*** SOURCE INFORMATION ***
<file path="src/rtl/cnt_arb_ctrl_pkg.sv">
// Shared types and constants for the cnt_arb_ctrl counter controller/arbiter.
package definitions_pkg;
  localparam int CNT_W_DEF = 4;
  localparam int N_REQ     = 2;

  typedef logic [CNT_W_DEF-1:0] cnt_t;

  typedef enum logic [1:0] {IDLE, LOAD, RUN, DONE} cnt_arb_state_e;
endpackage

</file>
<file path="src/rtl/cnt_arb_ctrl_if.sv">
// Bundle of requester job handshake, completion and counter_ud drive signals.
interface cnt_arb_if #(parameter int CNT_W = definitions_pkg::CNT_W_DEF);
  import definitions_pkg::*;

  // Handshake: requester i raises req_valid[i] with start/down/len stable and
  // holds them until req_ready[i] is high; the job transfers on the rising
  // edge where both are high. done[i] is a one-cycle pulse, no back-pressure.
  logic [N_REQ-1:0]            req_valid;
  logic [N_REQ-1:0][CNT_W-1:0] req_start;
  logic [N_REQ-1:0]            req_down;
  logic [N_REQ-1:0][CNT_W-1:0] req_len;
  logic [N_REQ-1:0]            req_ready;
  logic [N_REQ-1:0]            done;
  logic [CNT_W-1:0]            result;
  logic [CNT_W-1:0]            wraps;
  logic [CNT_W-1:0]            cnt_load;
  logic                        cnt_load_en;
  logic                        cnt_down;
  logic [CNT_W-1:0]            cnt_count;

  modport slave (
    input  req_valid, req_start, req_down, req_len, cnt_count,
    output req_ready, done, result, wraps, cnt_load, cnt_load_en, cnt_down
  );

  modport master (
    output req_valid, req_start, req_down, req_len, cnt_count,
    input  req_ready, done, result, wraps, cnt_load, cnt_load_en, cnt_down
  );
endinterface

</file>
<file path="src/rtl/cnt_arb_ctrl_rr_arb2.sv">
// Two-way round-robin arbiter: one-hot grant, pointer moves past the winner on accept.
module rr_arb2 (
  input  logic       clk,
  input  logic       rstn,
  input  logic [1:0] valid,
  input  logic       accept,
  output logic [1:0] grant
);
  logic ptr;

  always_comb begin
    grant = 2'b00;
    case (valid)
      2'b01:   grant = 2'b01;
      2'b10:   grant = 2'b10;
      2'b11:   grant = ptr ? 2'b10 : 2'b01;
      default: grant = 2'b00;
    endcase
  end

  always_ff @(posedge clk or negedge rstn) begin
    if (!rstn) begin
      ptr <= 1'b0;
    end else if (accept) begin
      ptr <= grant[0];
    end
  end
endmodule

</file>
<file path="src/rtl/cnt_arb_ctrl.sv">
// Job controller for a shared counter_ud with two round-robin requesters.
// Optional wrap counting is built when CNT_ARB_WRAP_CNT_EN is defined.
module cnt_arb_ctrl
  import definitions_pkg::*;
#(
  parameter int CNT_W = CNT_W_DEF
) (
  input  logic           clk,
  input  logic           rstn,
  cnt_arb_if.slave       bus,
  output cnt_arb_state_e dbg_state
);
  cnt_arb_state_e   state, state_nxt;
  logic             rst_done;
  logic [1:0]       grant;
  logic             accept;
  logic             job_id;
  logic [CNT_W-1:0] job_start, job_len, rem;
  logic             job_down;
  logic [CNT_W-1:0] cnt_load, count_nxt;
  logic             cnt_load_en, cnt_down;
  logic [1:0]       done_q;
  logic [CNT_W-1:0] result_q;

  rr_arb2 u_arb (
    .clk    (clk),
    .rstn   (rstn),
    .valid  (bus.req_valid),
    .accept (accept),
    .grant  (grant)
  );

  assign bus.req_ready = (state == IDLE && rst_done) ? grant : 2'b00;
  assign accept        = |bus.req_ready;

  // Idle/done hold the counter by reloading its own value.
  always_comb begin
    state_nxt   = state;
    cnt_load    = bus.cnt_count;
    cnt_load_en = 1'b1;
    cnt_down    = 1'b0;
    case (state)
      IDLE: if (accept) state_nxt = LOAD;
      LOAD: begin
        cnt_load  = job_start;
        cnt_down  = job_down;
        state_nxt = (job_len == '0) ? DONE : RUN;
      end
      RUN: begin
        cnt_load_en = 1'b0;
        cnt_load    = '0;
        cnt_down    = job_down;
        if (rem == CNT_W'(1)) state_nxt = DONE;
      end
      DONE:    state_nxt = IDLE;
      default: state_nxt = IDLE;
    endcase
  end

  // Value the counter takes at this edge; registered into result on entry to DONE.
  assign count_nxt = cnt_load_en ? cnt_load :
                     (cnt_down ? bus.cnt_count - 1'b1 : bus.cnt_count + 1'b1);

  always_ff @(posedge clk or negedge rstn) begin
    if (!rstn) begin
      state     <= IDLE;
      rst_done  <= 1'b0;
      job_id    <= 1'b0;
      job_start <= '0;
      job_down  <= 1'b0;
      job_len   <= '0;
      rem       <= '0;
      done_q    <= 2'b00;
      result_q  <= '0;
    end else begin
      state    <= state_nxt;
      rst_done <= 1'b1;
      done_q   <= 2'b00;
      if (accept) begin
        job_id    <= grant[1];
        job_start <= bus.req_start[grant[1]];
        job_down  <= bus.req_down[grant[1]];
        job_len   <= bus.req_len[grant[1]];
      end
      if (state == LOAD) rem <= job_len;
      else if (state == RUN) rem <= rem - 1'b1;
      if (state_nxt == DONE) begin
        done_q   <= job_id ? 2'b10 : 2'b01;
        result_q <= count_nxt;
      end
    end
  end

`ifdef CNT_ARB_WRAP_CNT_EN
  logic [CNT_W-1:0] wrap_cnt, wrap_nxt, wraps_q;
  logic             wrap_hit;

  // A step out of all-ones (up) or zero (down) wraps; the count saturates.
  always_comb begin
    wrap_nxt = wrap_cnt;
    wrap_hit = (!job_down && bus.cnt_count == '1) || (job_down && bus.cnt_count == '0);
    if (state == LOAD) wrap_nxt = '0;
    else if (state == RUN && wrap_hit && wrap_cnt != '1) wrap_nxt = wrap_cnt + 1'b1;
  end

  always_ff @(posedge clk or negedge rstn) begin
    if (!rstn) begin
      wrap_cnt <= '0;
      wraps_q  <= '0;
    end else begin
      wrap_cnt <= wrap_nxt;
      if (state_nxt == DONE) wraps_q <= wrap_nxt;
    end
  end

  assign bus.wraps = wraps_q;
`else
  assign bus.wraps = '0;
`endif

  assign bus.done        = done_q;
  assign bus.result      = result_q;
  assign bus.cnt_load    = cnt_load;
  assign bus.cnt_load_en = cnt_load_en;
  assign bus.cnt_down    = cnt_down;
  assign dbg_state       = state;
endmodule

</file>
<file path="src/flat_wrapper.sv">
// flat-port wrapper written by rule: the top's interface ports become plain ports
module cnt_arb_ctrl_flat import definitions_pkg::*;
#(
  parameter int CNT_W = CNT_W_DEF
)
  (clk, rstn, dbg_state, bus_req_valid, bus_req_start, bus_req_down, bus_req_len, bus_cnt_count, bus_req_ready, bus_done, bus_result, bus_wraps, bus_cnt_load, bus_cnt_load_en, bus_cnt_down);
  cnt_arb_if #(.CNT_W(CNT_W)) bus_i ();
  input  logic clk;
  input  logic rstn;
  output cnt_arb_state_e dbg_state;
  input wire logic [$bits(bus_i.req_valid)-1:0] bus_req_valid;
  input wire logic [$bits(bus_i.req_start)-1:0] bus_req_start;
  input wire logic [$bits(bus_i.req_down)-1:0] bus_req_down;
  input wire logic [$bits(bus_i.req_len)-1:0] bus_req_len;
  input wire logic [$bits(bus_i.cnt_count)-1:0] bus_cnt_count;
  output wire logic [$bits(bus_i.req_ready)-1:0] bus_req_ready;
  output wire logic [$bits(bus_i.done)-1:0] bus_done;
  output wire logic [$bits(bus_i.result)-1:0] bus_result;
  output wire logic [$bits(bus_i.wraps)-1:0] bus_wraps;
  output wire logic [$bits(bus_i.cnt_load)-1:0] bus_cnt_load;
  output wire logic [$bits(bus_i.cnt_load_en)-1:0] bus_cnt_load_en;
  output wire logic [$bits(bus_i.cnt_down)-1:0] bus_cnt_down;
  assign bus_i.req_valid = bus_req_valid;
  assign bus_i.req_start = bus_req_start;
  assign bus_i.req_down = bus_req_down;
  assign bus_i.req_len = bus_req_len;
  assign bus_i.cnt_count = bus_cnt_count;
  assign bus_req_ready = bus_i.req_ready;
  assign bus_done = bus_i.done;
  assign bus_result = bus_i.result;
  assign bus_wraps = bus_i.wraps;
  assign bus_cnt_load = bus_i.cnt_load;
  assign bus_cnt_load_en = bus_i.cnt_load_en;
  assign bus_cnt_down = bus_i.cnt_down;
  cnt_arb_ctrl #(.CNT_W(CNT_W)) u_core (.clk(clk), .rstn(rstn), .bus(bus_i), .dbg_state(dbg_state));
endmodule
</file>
***
*** SOURCE INFORMATION ***
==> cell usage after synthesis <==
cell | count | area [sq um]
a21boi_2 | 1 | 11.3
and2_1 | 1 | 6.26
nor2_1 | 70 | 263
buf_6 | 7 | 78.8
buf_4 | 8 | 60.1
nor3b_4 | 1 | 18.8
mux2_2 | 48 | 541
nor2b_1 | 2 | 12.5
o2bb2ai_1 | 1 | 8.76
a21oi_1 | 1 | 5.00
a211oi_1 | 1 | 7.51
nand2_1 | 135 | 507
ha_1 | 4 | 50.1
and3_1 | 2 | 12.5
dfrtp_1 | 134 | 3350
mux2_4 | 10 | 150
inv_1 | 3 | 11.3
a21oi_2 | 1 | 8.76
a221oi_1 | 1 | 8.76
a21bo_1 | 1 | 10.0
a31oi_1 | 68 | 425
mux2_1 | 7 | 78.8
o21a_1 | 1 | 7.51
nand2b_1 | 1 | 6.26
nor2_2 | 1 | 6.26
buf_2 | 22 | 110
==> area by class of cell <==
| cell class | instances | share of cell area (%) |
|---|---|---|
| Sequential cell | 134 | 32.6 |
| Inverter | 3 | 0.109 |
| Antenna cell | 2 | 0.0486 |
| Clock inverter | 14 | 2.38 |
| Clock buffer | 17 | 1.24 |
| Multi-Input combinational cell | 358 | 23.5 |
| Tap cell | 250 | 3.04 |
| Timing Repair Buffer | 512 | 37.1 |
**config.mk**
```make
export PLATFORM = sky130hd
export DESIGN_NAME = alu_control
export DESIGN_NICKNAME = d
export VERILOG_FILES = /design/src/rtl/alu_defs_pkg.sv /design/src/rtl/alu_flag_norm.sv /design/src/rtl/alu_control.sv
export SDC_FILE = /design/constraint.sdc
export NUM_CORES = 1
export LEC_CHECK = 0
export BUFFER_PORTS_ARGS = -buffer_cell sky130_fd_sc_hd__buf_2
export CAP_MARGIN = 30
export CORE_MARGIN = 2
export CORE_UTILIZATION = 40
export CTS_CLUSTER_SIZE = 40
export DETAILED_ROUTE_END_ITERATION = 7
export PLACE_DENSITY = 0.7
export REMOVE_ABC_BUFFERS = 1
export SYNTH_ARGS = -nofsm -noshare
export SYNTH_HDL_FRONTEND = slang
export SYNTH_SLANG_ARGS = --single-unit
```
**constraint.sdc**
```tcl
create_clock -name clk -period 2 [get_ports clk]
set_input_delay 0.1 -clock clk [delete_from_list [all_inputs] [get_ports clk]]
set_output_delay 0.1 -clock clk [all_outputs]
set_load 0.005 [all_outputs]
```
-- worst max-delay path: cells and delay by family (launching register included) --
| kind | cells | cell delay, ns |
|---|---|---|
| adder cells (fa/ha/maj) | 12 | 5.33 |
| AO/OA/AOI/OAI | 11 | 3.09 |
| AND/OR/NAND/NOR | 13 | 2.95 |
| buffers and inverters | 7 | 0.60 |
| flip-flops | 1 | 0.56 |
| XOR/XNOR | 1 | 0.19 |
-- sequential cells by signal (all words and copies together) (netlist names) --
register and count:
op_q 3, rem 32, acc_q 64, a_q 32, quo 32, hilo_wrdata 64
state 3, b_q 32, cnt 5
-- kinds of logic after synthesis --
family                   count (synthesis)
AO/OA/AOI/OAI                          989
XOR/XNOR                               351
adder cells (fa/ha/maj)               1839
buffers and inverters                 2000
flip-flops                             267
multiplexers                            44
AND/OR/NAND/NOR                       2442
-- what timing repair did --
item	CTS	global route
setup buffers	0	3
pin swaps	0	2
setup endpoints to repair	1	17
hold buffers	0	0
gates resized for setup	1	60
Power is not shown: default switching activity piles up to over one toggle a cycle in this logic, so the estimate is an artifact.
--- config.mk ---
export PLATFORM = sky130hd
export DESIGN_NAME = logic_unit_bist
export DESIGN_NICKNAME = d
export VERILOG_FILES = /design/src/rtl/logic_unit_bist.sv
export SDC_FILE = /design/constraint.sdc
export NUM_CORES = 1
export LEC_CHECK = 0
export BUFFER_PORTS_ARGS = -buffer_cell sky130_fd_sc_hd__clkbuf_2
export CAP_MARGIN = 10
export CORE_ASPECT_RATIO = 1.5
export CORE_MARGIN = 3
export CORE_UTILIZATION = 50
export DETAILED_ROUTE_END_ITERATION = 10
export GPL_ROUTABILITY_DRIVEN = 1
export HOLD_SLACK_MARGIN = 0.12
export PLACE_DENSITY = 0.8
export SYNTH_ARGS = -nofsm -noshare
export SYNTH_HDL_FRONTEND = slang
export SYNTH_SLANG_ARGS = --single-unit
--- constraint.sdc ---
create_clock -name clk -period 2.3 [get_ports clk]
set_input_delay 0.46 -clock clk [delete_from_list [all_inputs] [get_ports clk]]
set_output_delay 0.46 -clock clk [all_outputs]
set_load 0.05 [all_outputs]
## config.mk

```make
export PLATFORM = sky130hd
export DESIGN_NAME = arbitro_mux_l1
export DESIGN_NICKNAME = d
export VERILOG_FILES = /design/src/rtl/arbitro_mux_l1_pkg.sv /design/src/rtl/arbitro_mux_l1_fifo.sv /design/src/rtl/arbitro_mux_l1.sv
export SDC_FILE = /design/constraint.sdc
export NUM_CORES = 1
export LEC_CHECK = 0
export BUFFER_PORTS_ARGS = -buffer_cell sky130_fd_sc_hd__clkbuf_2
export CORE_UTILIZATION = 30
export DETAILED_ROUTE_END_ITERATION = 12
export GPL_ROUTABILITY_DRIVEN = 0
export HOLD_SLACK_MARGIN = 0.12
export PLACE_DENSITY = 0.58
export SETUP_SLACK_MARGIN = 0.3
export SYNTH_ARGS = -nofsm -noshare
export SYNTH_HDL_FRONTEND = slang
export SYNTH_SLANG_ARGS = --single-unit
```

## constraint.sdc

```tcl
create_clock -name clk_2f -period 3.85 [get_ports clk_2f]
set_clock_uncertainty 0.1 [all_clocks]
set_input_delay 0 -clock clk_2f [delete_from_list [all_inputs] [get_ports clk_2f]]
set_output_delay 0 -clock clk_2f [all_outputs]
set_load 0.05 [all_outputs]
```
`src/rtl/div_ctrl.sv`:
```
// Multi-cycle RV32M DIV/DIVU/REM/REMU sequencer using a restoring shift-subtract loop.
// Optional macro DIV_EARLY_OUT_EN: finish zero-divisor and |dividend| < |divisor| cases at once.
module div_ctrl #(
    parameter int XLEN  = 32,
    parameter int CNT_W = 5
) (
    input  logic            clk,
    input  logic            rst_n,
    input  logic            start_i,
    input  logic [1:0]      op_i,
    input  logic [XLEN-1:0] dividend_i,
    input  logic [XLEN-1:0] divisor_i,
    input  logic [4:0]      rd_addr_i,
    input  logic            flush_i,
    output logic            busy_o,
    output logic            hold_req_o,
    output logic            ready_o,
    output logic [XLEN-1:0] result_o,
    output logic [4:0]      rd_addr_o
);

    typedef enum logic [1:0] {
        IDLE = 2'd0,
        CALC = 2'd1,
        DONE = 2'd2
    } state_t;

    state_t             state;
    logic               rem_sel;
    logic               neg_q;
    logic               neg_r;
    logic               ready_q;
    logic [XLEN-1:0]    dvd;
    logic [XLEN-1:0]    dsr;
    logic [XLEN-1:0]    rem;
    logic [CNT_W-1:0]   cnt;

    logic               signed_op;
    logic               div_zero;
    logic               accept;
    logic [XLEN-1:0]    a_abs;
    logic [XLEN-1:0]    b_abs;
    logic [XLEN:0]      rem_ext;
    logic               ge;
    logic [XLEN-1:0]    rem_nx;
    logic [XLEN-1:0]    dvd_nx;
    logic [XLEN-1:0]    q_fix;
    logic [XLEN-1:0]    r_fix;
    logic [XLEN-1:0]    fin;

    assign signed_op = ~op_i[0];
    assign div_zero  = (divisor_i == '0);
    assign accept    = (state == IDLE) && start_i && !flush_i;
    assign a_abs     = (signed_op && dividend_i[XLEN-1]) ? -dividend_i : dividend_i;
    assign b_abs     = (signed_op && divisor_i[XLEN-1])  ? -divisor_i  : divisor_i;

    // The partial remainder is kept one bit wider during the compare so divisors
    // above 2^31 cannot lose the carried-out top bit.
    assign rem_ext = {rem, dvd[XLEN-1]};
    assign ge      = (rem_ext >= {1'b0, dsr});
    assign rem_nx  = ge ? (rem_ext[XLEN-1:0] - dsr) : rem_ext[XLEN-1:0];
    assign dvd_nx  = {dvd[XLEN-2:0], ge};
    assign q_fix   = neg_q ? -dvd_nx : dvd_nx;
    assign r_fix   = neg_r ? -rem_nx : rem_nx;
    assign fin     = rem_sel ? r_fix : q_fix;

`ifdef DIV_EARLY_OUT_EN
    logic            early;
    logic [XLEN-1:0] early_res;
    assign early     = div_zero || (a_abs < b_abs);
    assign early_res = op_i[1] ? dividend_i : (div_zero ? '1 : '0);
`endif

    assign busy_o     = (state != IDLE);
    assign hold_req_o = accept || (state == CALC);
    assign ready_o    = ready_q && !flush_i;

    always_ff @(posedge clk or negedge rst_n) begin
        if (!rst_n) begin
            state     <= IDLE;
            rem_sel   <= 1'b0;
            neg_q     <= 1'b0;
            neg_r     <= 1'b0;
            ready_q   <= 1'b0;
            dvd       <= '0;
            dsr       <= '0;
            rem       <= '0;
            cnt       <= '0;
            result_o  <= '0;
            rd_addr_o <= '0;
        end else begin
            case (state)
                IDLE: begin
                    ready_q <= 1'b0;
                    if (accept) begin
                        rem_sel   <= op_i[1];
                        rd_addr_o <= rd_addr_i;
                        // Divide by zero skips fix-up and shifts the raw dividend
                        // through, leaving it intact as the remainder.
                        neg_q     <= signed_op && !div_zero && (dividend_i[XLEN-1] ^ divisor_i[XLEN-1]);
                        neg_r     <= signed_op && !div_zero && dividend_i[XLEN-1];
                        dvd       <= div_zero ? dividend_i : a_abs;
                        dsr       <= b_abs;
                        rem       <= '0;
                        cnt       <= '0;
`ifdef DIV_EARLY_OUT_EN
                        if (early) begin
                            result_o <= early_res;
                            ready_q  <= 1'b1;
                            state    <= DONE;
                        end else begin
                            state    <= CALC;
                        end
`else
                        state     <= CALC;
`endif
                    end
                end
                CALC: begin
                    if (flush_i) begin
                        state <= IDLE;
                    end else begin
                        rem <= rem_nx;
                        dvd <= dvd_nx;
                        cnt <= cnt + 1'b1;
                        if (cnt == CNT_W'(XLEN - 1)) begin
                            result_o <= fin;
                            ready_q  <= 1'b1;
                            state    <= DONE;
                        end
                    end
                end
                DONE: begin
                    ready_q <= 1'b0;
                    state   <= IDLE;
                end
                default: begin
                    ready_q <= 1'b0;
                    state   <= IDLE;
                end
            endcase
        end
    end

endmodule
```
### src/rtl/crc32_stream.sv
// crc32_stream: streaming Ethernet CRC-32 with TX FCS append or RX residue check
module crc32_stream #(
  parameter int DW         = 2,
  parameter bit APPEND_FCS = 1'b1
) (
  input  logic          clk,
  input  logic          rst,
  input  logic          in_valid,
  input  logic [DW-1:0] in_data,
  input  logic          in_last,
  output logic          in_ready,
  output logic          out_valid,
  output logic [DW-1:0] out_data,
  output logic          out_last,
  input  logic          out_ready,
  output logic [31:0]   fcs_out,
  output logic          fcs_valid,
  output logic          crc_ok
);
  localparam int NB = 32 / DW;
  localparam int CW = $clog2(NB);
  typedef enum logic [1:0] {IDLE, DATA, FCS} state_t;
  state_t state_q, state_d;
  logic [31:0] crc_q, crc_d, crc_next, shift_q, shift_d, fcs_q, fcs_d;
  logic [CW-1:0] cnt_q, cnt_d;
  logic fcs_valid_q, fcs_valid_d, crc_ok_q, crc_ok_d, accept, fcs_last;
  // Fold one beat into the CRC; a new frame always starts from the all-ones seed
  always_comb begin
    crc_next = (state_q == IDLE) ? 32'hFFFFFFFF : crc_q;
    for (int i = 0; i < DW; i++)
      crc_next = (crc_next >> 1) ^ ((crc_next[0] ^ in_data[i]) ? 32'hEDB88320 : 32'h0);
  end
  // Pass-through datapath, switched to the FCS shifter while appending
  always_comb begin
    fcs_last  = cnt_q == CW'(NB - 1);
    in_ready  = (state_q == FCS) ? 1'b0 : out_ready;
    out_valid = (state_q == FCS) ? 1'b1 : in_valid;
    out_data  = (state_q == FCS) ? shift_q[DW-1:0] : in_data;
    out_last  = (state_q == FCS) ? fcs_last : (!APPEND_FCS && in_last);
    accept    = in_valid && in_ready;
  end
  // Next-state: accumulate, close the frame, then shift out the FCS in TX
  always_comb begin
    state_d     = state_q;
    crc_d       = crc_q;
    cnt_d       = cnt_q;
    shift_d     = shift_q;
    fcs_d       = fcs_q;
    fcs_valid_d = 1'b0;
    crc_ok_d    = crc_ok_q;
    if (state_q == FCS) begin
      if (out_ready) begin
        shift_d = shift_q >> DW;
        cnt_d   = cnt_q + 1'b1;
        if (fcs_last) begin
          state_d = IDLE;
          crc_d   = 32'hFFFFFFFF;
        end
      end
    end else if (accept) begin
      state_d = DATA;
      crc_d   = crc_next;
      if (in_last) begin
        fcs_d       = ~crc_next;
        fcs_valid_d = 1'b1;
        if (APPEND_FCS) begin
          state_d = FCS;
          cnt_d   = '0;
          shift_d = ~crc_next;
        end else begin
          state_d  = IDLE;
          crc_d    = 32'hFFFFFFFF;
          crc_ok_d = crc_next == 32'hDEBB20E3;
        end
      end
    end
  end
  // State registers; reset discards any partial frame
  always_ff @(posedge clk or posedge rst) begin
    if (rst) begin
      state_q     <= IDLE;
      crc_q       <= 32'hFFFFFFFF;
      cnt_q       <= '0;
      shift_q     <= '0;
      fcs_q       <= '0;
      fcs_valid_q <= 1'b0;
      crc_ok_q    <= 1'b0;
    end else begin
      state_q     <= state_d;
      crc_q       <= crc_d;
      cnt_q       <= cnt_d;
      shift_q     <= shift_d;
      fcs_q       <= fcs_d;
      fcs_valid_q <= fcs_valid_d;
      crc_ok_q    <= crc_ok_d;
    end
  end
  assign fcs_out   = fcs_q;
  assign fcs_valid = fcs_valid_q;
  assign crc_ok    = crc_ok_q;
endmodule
***
TRY IT:
Reproduce every line in the records above that contains the word "family".

RESULT BELOW:
-- worst max-delay path: cells and delay by family (launching register included) --
family                   count (synthesis)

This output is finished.